:: PROBLEM DESCRIPTION ::
Return exactly those lines of the material below that fall between the line holding "global route: 1.88 / 287" and the line holding "mux2_2: 10 / 0.056", inclusive.

:: PROVIDED DATA ::

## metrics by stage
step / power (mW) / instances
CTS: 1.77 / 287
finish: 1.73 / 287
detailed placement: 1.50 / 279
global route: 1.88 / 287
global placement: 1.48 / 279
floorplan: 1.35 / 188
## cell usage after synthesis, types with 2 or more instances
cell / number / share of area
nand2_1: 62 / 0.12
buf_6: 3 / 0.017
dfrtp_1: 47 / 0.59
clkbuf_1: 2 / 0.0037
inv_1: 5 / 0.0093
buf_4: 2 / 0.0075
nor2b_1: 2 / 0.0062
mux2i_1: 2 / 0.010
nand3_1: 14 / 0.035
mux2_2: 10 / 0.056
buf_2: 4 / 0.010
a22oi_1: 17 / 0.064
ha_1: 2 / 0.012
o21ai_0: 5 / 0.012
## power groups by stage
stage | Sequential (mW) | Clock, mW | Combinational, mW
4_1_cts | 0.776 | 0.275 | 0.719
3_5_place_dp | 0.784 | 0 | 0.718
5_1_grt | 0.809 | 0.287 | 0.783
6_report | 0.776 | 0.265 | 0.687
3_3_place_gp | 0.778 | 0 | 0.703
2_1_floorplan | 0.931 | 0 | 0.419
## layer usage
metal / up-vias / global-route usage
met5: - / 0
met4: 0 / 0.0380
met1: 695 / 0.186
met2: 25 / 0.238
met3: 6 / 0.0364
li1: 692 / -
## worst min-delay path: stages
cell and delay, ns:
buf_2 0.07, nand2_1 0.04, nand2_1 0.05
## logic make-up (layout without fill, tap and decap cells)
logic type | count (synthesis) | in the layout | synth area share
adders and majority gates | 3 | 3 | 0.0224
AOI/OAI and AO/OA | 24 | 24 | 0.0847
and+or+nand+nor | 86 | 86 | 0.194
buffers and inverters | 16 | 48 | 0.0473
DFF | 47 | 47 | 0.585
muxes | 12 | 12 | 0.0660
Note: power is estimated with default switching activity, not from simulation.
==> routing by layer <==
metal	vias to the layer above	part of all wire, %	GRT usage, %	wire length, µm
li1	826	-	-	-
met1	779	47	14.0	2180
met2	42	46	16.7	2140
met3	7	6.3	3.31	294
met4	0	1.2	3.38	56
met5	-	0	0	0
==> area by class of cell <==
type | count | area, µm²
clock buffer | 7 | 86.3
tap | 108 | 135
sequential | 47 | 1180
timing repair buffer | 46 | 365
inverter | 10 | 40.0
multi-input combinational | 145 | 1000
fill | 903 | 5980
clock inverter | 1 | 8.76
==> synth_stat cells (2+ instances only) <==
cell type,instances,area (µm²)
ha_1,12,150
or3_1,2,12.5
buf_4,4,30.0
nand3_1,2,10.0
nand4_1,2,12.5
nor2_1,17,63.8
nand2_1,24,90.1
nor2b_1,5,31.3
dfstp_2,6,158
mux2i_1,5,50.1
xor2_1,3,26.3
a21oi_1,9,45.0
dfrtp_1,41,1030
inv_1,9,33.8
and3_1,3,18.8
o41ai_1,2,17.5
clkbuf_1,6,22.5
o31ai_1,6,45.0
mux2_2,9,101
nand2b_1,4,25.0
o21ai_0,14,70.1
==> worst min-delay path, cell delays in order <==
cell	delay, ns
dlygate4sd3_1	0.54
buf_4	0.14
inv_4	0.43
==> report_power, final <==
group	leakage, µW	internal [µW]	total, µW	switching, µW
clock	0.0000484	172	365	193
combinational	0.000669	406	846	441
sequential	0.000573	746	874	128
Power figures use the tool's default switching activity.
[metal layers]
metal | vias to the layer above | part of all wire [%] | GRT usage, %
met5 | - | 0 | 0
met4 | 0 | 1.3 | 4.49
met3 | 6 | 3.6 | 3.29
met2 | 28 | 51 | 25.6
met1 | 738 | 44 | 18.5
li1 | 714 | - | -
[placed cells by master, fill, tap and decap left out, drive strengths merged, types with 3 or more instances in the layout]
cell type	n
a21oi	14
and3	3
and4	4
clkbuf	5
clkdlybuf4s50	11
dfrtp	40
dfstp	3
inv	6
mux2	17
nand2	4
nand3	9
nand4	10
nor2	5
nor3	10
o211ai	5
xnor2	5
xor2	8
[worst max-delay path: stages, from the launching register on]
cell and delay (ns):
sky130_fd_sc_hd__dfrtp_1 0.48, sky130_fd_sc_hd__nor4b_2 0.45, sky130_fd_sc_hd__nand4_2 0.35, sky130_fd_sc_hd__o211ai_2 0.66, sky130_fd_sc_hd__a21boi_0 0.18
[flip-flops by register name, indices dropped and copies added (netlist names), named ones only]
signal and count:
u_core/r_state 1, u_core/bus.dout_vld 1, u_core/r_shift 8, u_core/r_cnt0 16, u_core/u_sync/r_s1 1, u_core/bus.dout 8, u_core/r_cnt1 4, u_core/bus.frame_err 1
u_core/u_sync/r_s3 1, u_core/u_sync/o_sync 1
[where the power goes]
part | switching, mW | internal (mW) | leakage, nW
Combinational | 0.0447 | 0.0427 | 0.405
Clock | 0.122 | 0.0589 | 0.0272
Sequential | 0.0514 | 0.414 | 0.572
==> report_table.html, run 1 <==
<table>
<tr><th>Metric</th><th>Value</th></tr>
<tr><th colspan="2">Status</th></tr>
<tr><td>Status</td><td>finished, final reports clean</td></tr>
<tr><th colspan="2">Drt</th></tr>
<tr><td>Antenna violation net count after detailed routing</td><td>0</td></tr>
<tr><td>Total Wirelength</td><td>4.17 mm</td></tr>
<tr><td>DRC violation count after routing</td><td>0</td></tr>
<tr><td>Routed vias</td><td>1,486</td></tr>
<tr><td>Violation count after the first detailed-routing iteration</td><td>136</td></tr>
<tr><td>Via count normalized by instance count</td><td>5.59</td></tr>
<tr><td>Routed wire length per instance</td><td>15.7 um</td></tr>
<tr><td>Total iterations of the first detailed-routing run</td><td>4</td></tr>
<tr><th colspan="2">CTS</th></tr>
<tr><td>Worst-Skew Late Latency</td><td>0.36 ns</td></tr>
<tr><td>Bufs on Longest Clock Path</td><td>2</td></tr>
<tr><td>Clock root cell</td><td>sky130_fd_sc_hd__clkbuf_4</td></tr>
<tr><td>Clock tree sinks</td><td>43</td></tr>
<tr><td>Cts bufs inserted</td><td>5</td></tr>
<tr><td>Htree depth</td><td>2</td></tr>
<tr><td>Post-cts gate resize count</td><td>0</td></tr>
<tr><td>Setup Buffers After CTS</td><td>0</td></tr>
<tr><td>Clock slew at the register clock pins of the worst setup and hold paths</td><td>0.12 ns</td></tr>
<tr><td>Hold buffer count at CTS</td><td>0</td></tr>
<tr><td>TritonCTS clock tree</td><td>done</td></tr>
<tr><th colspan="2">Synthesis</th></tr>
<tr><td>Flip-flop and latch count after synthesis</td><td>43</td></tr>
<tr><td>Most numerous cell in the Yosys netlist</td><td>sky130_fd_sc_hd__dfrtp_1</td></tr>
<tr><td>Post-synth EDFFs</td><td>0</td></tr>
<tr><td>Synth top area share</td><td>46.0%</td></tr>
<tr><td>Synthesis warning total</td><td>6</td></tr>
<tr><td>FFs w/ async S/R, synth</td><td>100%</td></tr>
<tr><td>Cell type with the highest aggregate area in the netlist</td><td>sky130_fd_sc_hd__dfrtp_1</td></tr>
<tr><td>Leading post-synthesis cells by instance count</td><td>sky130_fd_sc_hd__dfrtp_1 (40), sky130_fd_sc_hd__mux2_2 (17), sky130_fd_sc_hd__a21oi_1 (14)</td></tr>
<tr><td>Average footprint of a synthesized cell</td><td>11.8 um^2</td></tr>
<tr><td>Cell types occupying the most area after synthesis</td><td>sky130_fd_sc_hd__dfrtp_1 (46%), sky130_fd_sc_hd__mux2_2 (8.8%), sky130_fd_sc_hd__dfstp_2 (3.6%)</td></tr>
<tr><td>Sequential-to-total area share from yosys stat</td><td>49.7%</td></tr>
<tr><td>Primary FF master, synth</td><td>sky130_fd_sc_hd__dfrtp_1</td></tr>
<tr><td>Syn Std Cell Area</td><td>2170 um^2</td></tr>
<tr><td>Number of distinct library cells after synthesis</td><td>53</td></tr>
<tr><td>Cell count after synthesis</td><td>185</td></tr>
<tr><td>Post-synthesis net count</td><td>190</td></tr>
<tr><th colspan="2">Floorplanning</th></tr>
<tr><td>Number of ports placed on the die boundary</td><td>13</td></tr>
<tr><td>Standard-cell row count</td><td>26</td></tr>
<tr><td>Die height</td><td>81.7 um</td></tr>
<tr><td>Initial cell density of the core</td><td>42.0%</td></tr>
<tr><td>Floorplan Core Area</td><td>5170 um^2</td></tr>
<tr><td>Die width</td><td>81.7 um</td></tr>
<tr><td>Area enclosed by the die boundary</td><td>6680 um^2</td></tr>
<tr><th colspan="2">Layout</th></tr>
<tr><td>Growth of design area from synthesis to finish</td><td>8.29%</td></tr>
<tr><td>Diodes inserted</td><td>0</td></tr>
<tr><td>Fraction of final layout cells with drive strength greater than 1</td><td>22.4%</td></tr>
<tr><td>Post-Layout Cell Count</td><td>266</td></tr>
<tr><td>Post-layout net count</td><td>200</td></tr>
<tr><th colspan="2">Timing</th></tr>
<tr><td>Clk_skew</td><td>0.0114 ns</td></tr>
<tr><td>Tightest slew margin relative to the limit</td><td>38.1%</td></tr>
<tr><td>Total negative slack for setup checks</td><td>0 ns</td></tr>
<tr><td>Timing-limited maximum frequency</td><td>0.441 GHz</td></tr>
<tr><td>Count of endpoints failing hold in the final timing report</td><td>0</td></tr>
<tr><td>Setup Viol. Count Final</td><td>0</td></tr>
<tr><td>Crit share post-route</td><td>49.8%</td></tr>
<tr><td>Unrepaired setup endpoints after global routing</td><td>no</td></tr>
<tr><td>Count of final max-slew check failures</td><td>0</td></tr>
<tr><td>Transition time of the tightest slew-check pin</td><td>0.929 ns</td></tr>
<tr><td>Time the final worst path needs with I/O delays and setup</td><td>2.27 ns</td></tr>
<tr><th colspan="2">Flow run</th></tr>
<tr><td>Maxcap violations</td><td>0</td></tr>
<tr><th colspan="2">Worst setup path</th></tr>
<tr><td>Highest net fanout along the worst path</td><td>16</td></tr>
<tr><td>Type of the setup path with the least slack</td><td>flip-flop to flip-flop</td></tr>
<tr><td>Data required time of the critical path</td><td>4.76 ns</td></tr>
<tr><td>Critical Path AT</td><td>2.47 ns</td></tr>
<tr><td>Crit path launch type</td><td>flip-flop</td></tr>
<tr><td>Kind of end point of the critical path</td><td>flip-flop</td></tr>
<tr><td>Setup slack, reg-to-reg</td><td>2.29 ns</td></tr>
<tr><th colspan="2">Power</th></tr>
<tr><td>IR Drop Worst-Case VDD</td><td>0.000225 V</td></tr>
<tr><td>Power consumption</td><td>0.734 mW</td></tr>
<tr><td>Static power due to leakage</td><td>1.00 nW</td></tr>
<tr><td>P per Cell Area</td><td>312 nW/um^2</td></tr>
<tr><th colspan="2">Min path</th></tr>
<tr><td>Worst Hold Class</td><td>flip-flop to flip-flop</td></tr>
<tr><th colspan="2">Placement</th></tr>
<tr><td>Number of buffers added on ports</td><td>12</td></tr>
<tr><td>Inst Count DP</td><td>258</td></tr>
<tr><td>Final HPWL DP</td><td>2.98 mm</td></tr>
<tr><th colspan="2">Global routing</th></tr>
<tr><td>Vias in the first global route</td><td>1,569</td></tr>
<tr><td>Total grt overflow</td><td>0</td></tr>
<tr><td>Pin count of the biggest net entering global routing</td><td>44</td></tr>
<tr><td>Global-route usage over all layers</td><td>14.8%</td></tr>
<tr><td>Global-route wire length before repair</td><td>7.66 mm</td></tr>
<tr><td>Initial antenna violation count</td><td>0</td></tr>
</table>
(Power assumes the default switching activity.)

:: REPLY ::
global route: 1.88 / 287
global placement: 1.48 / 279
floorplan: 1.35 / 188
## cell usage after synthesis, types with 2 or more instances
cell / number / share of area
nand2_1: 62 / 0.12
buf_6: 3 / 0.017
dfrtp_1: 47 / 0.59
clkbuf_1: 2 / 0.0037
inv_1: 5 / 0.0093
buf_4: 2 / 0.0075
nor2b_1: 2 / 0.0062
mux2i_1: 2 / 0.010
nand3_1: 14 / 0.035
mux2_2: 10 / 0.056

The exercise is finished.